Adaptor molecule ASC is involved in signal pathway characterized by formation of molecular platforms inflammasomes which activate NLRs and control maturation and secretion of proinflammatory cytokines interleukin-1β (IL-1β) and interleukin-18 (IL-18).
From all NLRs NLRP3 is currently the most fully characterized in creation of NLRP3 inflammasome. NLRP3 inflammasome consists of NLRP3 scaffold, the ASC adaptor molecule and caspase-1. It is activated upon exposure to specific ligands like pathogens, toxins, crystals, PAMPs and DAMPs. Upon NLRP3 activation, NLRP3 oligomerization leads to the PYD domain clustering homotypic interaction with the PYD domain of adaptor molecule ASC, and interaction of the CARD domain of adaptor molecule ASC with CARD domain of the procaspase-1. Procaspase-1 permits autocleavage and formation of the active caspase-1 which leads to the maturation and secretion of interleukin-1β (IL-1β) [8, 15, 16].
From the literature it is known that the mechanisms involved in NLRP3 activation are not well established and still intensely debated but mostly acceptable are three main models. First model explain that extracellular ATP stimulates opening of ATP-dependant ion channel of the cell membrane and in that way pore formation in the cell membrane allows direct NLRP3 inflammasome activation by NLRP3 cytosol agonists. Second model propose as activators particulate structures (urates, silica, asbestos) which activate phagocytes and by lysosomal damage release lysosomal contents consequently activating NLRP3 inflammasome formation. According to third model all NLRP3 agonists trigger the generation of reactive oxygen species (ROS) and this pathway activate NLRP3 inflammasome formation [17].
On the other hand, adaptor molecule MyD88 has a key role in TLRs signaling pathway and enables signal transduction cascade with final activation of transcription factor NF-κB and secretion of proinflammatory cytokines like interleukin-6 (IL-6), tumor necrosis factor alpha (TNF-α) and interleukin-12 (IL-12). The signal transduction begins by biding adaptor protein MyD88 with intracellular TLR domain, activation of kinase IRAK-4, 2, and 1 (IL-4,2,1 receptor associatetd kinase) and TRAF6 (receptor associated factor 6) phosphorylation, which subsequently activate TAK1 (TGF-β activated kinase 1). TAK1 phosphorylates IKKβ leading to degradation of IκB inhibitory protein dissociating it from NF-κB, thus allowing NF-κB to translocate to the nucleus and finally activate transcription [18].

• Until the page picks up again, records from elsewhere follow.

From an optimization exercise on the open Yosys and OpenROAD flow, aimed at a short achievable clock period and few clock cycles per item; shortcuts taken in it are not production practice. In this exercise RTL edits were held to simulation tests only and were not proved equivalent to the original. Power is estimated from default activity; no workload was simulated.

==> job 8401: inputs <==
==> flow/design.v (excerpt) <==
module sp_multicycle
#(
   parameter int DATA_W      = 32,
   parameter int MEM_AW      = 12,
   parameter int MEM_TIMEOUT = 8,
   parameter int R0_ZERO     = 0
) (
   input  logic              clk,
   input  logic              rst_n,
   input  logic              in_valid,
   input  logic [31:0]       inst,
   output logic              out_valid,
   output logic [31:0]       inst_addr,
   output logic              err,
   output logic              mem_req,
   output logic              mem_we,
   output logic [MEM_AW-1:0] mem_addr,
   output logic [DATA_W-1:0] mem_wdata,
   input  logic [DATA_W-1:0] mem_rdata,
   input  logic              mem_ack
);
export LEC_CHECK = 0
export CAP_MARGIN = 20
export CORE_MARGIN = 2
export CORE_UTILIZATION = 40
export SLEW_MARGIN = 20
create_clock -name core_clock -period 12.0 [get_ports {clk}]
standard.sh (not shown) runs the stock make flow with config.mk's settings and CLKGATE_MAP_FILE= SYNTH_SCRIPT=/design/flow/synth_recipe.tcl, a recipe that flattens the netlist after the stock synthesis.
==> flow/flow/run.sh <==
#!/bin/bash
set -euo pipefail
bash standard.sh SETUP_SLACK_MARGIN=7.2 TNS_END_PERCENT=100 \
   ABC_CLOCK_PERIOD_IN_PS=1000 ADDER_MAP_FILE= \
   "SYNTH_KEEP_MODULES=sp_sel32x32 sp_eaunit" finish > standard.log 2>&1
==> job 8701: changes against job 8401 <==
--- a/flow/design.v
+++ b/flow/design.v
@@ -89,16 +89,26 @@
    input  logic [1023:0] d,
    output logic [31:0]   y
 );
    always_comb begin
       y = '0;
       for (int i = 0; i < 32; i++) y = y | ({32{sel[i]}} & d[32*i +: 32]);
    end
 endmodule
+module sp_sel32x13 (
+   input  logic [31:0]  sel,
+   input  logic [415:0] d,
+   output logic [12:0]  y
+);
+   always_comb begin
+      y = '0;
+      for (int i = 0; i < 32; i++) y = y | ({13{sel[i]}} & d[13*i +: 13]);
+   end
+endmodule
 module sp_eaunit (
    input  logic [31:0] r,
    input  logic [15:0] imm,
    output logic [11:0] sum,
    output logic        ok
 );
    logic       c12;
    logic       h_small;
@@ -188,24 +198,28 @@
    logic [31:0]   rd_a, rd_b;
    assign sel_rs = 32'd1 << inst[25:21];
    assign sel_rt = 32'd1 << inst[20:16];
    for (genvar i = 0; i < 32; i++) begin : g_flat
       assign r_flat[32*i +: 32] = r[i];
    end
    sp_sel32x32 u_rd_a (.sel(sel_rs), .d(r_flat), .y(rd_a));
    sp_sel32x32 u_rd_b (.sel(sel_rt), .d(r_flat), .y(rd_b));
+   logic [415:0]      ea_flat;
    logic [MEM_AW-1:0] maddr;
    logic              ea_ok;
-   sp_eaunit u_ea (
-      .r   (rd_a),
-      .imm (imm),
-      .sum (maddr),
-      .ok  (ea_ok)
-   );
+   for (genvar i = 0; i < 32; i++) begin : g_ea
+      sp_eaunit u_ea (
+         .r   (r[i]),
+         .imm (imm),
+         .sum (ea_flat[13*i +: 12]),
+         .ok  (ea_flat[13*i + 12])
+      );
+   end
+   sp_sel32x13 u_ea_sel (.sel(sel_rs), .d(ea_flat), .y({ea_ok, maddr}));
    logic        eq;
    logic        taken;
    logic [31:0] br_target;
    logic [31:0] tgt;
    logic [31:0] bop;
    logic [4:0]  wr_idx;
    assign eq        = (rd_a == rd_b);
    assign taken     = r_jr || d_j || d_jal || (d_beq && eq) || (d_bne && !eq);
==> flow/flow/run.sh (replaced) <==
#!/bin/bash
set -euo pipefail
bash standard.sh SETUP_SLACK_MARGIN=7.2 TNS_END_PERCENT=100 \
   ABC_CLOCK_PERIOD_IN_PS=1000 ADDER_MAP_FILE= \
   "SYNTH_KEEP_MODULES=sp_sel32x32 sp_sel32x13 sp_eaunit" finish > standard.log 2>&1
==> results.py <==
metrics = {
    "status": {
        "run_status": "timing/DRC/antenna clean",
    },
    "clocking": {
        "numCtsBuffers": 157,
    },
    "cells_and_area": {
        "area_growth_pct": 18.7,
    },
    "pwr": {
        "intPower_mw": 14.3,
    },
    "yosys": {
        "synth-compound-area-share": 0.266,
        "muxShareOfSynthArea": 0.0457,
    },
    "die": {
        "fp.dieW_um": 488,
        "tapCellCount": 3132,
    },
    "global_routing": {
        "use_met2": 0.595,
    },
}
Source of the figures above: job 8701
This is an optimization exercise on Yosys and OpenROAD, whose aim is small area, a short achievable clock period and few clock cycles per item, not a production implementation.
Power is estimated from default activity; no workload was simulated.

Design session_replay_counter_table, start of the top module:
module session_replay_counter_table (
    input  logic        i_clk,
    input  logic        i_rst_n,
    input  logic        i_in_valid,
    output logic        o_in_ready,
    input  logic        i_in_kind,
    input  logic [31:0] i_in_sess,
    input  logic [31:0] i_in_counter,
    output logic        o_out_valid,
    input  logic        i_out_ready,
    output logic        o_out_accepted
);
==> module session_replay_counter_table, before the edit <==
module session_replay_counter_table (
    input  logic        i_clk,
    input  logic        i_rst_n,
    input  logic        i_in_valid,
    output logic        o_in_ready,
    input  logic        i_in_kind,
    input  logic [31:0] i_in_sess,
    input  logic [31:0] i_in_counter,
    output logic        o_out_valid,
    input  logic        i_out_ready,
    output logic        o_out_accepted
);
    localparam int SLOTS = srct_pkg::SLOTS;
    localparam int NB    = 4;   
    logic [SLOTS-1:0] r_valid;
    logic [31:0]      r_sess [SLOTS];
    logic [31:0]      r_ctr  [SLOTS];
    logic             r_v2;       
    logic [SLOTS-1:0] r_sel2;     
    logic             r_any2;     
    logic             r_force2;   
    logic [31:0]      r_c2;       
    logic             r_v3;
    logic [SLOTS-1:0] r_sel3;
    logic             r_any3;
    logic             r_force3;
    logic [31:0]      r_c3;
    logic [NB-1:0]    r_gb3;      
    logic [NB-1:0]    r_eb3;      
    logic [NB-1:0]    r_gf3;      
    logic [NB-1:0]    r_ef3;      
    logic             r_same3;    
    logic             r_wr4;      
    logic [2:0]       r_qcnt;
    logic [3:0]       r_qacc;
    logic             r_ovalid;   
    logic             r_ready;
    logic [SLOTS-1:0] w_hit;
    logic [SLOTS-1:0] w_first_free;
    logic [SLOTS-1:0] w_sel;
    logic             w_any_hit;
    logic             w_seen_free;
    logic             w_cnz;
    logic             w_take;
    logic             w_alloc;
    logic [31:0]      w_hctr;
    logic [NB-1:0]    w_gb;
    logic [NB-1:0]    w_eb;
    logic [NB-1:0]    w_gf;
    logic [NB-1:0]    w_ef;
    logic [NB-1:0]    w_g3;
    logic [NB-1:0]    w_e3;
    logic             w_gt;
    logic             w_wr3;
    logic             w_acc3;
    logic             w_pop;
    assign w_take = i_in_valid && r_ready;
    assign w_cnz  = (i_in_counter != 32'd0);
    always_comb begin
        w_seen_free = 1'b0;
        for (int i = 0; i < SLOTS; i++) begin
            w_hit[i]        = r_valid[i] && (r_sess[i] == i_in_sess);
            w_first_free[i] = !r_valid[i] && !w_seen_free;
            w_seen_free     = w_seen_free || !r_valid[i];
        end
        w_any_hit = |w_hit;
        w_alloc   = w_cnz && !w_any_hit && w_seen_free;
        w_sel     = w_any_hit ? w_hit : (w_first_free & {SLOTS{w_alloc}});
    end
    always_comb begin
        w_hctr = '0;
        for (int i = 0; i < SLOTS; i++)
            if (r_sel2[i]) w_hctr = w_hctr | r_ctr[i];
        for (int b = 0; b < NB; b++) begin
            w_gb[b] = r_c2[8*b +: 8] >  w_hctr[8*b +: 8];
            w_eb[b] = r_c2[8*b +: 8] == w_hctr[8*b +: 8];
            w_gf[b] = r_c2[8*b +: 8] >  r_c3[8*b +: 8];
            w_ef[b] = r_c2[8*b +: 8] == r_c3[8*b +: 8];
        end
    end
    always_comb begin
        if (r_same3 && r_wr4) begin
            w_g3 = r_gf3;
            w_e3 = r_ef3;
        end else begin
            w_g3 = r_gb3;
            w_e3 = r_eb3;
        end
        w_gt = w_g3[3] ||
               (w_e3[3] && (w_g3[2] ||
                            (w_e3[2] && (w_g3[1] ||
                                         (w_e3[1] && w_g3[0])))));
        w_wr3  = r_force3 || w_gt;
        w_acc3 = r_any3 && w_wr3;
    end
    always_ff @(posedge i_clk) begin
        for (int i = 0; i < SLOTS; i++) begin
            if (w_first_free[i])           r_sess[i] <= i_in_sess;
            if (r_sel3[i] && w_wr3)        r_ctr[i]  <= r_c3;
        end
        r_c2     <= i_in_counter;
        r_force2 <= w_alloc || (i_in_kind && w_cnz);
        r_c3     <= r_c2;
        r_force3 <= r_force2;
        r_gb3    <= w_gb;
        r_eb3    <= w_eb;
        r_gf3    <= w_gf;
        r_ef3    <= w_ef;
        r_same3  <= |(r_sel2 & r_sel3);
        r_wr4    <= w_wr3;
    end
    logic [3:0] n_qacc;
    logic [2:0] n_qcnt;
    always_comb begin
        n_qacc = r_qacc;
        n_qcnt = r_qcnt;
        if (w_pop) begin
            n_qacc = {1'b0, r_qacc[3:1]};
            n_qcnt = n_qcnt - 3'd1;
        end
        if (r_v3) begin
            n_qacc[n_qcnt[1:0]] = w_acc3;
            n_qcnt              = n_qcnt + 3'd1;
        end
    end
    assign w_pop = r_ovalid && i_out_ready;
    always_ff @(posedge i_clk) begin
        if (!i_rst_n) begin
            r_valid  <= '0;
            r_v2     <= 1'b0;
            r_sel2   <= '0;
            r_any2   <= 1'b0;
            r_v3     <= 1'b0;
            r_sel3   <= '0;
            r_any3   <= 1'b0;
            r_qcnt   <= 3'd0;
            r_ovalid <= 1'b0;
            r_ready  <= 1'b1;
        end else begin
            r_valid  <= r_valid | (w_first_free & {SLOTS{w_take && w_alloc}});
            r_v2     <= w_take;
            r_sel2   <= w_sel & {SLOTS{w_take}};
            r_any2   <= w_take && (w_any_hit || w_alloc);
            r_v3     <= r_v2;
            r_sel3   <= r_sel2;
            r_any3   <= r_any2;
            r_qcnt   <= n_qcnt;
            r_ovalid <= (n_qcnt != 3'd0);
            r_ready  <= ({1'b0, n_qcnt} + {3'b0, r_v2} + {3'b0, w_take}) < 4'd4;
        end
        r_qacc <= n_qacc;
    end
    assign o_in_ready     = r_ready;
    assign o_out_valid    = r_ovalid;
    assign o_out_accepted = r_qacc[0];
endmodule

It is well known that some epigenetic mechanisms, like DNA methylation, can change gene expression by methylation of CpG islands in the regulatory regions of the genome. As those islands, rich with CG dinucleotides (> 55%) are situated in regulatory gene regions they affect the transcription of genes. If CpG islands are unmethylated genes are expressed and if they are hypermethylated the expression of the genes is repressed (gene silencing). The inflammation induce DNA methyltransferase (DNMT) dependent DNA methylation which subsequently leads to silencing of the genes associated with carcinogenesis [19].

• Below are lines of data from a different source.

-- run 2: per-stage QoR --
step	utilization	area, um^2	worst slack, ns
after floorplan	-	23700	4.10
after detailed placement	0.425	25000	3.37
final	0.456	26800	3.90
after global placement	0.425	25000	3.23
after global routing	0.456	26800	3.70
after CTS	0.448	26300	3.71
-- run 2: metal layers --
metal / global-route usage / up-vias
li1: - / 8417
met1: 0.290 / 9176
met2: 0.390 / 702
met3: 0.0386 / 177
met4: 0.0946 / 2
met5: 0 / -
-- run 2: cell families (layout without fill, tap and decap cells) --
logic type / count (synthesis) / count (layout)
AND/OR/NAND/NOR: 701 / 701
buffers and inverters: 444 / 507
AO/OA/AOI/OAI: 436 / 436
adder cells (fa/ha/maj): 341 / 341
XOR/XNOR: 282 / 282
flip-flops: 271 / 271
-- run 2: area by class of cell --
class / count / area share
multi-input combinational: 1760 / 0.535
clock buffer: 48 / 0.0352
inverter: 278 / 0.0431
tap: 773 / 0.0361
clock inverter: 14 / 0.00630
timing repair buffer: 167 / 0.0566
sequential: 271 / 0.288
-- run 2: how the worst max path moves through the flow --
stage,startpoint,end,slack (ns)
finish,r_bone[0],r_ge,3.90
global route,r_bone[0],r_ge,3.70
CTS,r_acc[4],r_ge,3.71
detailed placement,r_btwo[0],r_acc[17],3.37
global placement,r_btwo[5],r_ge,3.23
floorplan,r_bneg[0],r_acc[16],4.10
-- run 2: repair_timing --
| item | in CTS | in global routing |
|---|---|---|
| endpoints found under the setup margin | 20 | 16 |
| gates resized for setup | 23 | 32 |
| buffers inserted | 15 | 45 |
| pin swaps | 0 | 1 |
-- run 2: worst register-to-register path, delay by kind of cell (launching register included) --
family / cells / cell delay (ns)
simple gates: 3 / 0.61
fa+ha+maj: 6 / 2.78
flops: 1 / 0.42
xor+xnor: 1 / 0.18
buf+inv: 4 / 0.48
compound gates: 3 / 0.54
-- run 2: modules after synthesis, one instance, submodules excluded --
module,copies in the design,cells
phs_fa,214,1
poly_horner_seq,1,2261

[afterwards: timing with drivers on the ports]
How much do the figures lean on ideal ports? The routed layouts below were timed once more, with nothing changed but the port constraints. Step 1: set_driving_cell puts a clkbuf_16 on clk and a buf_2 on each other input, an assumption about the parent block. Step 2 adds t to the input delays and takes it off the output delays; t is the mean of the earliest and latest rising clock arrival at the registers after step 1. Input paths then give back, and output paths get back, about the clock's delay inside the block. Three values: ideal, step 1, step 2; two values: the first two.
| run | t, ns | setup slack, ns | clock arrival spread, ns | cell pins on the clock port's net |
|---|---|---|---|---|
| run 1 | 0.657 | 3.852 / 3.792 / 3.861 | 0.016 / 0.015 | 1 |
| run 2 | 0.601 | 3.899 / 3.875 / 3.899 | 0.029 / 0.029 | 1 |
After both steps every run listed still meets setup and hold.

In this study, we hypothesized that the changes in the methylation status of promoter regions of ASC/TMS1 and MyD88 genes, responsible for activation and regulation of inflammation in healthy and laryngeal cancer tissue, might be related with development and progression of the laryngeal cancer. The aim of our study is to investigate is there a difference in the methylation status of this genes in healthy and tumor tissue and does it correlate with protein expression.
In recent literature the methylation status of this genes has not yet been analyzed in laryngeal cancer and the pyrosequencing method used to determinate methylation status of this genes has not been used in other cancers studies.